▶ TASK STATEMENT
Review the listing and copy each line that holds the word "level".

▶ RECORDS TO USE

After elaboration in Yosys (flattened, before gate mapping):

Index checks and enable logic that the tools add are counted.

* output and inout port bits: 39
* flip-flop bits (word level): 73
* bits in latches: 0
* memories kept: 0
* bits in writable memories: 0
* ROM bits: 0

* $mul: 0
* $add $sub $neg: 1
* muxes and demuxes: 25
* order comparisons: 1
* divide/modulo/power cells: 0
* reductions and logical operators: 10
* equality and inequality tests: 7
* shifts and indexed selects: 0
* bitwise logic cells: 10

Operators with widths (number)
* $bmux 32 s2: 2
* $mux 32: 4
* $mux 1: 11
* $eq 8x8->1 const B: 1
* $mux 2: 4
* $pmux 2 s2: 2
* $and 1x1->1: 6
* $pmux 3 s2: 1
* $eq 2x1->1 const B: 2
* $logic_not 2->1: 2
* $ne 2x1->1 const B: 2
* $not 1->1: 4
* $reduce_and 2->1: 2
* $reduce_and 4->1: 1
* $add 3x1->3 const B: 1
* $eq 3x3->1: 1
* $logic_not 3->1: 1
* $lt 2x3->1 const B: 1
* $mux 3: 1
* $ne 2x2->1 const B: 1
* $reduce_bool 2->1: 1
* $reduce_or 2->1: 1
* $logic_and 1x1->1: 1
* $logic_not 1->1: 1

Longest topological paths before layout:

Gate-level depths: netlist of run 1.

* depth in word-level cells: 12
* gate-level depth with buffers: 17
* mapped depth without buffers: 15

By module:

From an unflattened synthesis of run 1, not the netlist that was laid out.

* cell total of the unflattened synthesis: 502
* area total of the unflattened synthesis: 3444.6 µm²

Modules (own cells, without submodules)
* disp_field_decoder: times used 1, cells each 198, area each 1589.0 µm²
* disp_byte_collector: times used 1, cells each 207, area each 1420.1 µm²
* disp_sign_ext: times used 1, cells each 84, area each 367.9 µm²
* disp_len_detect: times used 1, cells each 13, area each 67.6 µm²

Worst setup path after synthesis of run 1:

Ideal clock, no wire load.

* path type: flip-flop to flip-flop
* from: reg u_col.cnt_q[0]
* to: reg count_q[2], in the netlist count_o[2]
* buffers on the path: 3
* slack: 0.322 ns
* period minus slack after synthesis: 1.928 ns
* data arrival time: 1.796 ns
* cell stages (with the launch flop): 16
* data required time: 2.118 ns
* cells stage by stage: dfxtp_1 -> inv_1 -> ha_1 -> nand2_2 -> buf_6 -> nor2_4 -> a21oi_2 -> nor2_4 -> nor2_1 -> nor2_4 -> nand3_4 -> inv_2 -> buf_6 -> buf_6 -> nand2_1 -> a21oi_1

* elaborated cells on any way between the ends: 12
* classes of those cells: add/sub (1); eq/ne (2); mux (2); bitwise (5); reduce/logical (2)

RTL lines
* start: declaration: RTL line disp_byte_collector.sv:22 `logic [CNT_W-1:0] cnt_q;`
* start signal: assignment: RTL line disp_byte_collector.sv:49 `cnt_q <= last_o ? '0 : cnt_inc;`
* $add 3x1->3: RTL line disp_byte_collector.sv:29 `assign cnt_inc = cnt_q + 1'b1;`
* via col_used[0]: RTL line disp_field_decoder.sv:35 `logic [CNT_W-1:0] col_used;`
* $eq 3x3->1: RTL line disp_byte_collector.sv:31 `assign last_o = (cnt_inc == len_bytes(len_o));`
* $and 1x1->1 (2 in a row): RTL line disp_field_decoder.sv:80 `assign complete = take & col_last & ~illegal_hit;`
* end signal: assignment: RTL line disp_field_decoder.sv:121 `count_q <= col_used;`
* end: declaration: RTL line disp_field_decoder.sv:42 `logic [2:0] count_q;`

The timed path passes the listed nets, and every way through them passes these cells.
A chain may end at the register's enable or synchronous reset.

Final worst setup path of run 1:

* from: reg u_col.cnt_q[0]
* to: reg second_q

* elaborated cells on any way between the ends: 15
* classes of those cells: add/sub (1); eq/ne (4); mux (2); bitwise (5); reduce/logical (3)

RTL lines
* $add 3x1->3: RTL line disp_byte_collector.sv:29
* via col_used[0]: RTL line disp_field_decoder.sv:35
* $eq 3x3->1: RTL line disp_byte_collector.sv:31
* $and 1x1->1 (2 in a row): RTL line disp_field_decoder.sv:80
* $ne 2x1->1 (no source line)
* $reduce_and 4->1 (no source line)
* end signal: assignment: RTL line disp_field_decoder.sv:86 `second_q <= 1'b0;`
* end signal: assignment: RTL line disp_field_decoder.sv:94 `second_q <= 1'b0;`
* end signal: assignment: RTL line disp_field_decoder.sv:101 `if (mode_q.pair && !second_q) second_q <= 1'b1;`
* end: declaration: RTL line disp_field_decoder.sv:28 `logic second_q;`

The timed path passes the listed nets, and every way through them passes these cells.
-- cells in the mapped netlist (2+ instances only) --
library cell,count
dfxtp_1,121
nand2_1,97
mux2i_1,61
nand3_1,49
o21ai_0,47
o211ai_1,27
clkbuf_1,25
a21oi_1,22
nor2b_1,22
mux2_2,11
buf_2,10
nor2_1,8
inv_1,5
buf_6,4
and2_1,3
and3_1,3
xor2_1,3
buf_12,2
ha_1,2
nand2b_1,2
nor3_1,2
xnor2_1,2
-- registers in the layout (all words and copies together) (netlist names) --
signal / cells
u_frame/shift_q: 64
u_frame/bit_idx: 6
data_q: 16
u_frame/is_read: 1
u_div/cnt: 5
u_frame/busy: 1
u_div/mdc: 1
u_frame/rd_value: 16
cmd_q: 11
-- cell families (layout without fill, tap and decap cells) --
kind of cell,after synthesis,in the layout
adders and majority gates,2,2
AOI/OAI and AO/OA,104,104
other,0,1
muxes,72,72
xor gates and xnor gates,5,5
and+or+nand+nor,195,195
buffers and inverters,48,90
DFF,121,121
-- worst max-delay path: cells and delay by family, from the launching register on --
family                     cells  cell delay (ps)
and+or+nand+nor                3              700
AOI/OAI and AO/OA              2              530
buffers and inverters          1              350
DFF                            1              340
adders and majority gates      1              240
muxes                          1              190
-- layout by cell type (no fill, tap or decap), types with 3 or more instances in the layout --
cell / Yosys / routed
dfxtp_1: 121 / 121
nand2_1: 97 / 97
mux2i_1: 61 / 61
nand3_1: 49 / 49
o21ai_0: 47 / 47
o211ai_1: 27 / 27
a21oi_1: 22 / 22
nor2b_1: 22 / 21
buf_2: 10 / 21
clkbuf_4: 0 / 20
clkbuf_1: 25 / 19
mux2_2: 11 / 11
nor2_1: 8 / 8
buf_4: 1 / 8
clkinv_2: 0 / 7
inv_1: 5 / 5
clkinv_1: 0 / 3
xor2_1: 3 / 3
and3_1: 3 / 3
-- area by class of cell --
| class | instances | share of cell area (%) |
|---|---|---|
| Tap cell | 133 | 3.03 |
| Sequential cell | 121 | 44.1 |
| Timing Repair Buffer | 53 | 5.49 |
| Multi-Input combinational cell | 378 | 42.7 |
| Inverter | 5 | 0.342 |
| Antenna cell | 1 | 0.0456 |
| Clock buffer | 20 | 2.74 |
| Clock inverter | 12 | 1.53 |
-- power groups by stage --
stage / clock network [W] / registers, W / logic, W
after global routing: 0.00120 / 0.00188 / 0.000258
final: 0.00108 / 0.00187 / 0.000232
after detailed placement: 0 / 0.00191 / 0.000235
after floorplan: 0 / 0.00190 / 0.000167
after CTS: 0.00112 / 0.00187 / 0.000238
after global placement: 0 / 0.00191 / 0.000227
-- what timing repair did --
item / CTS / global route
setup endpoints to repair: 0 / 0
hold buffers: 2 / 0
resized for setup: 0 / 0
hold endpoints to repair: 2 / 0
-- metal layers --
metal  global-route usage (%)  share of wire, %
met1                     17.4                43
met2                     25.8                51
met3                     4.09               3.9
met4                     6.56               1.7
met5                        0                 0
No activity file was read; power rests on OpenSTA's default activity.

▶ OUTPUT OF THE TASK
* flip-flop bits (word level): 73
Gate-level depths: netlist of run 1.
* depth in word-level cells: 12
* gate-level depth with buffers: 17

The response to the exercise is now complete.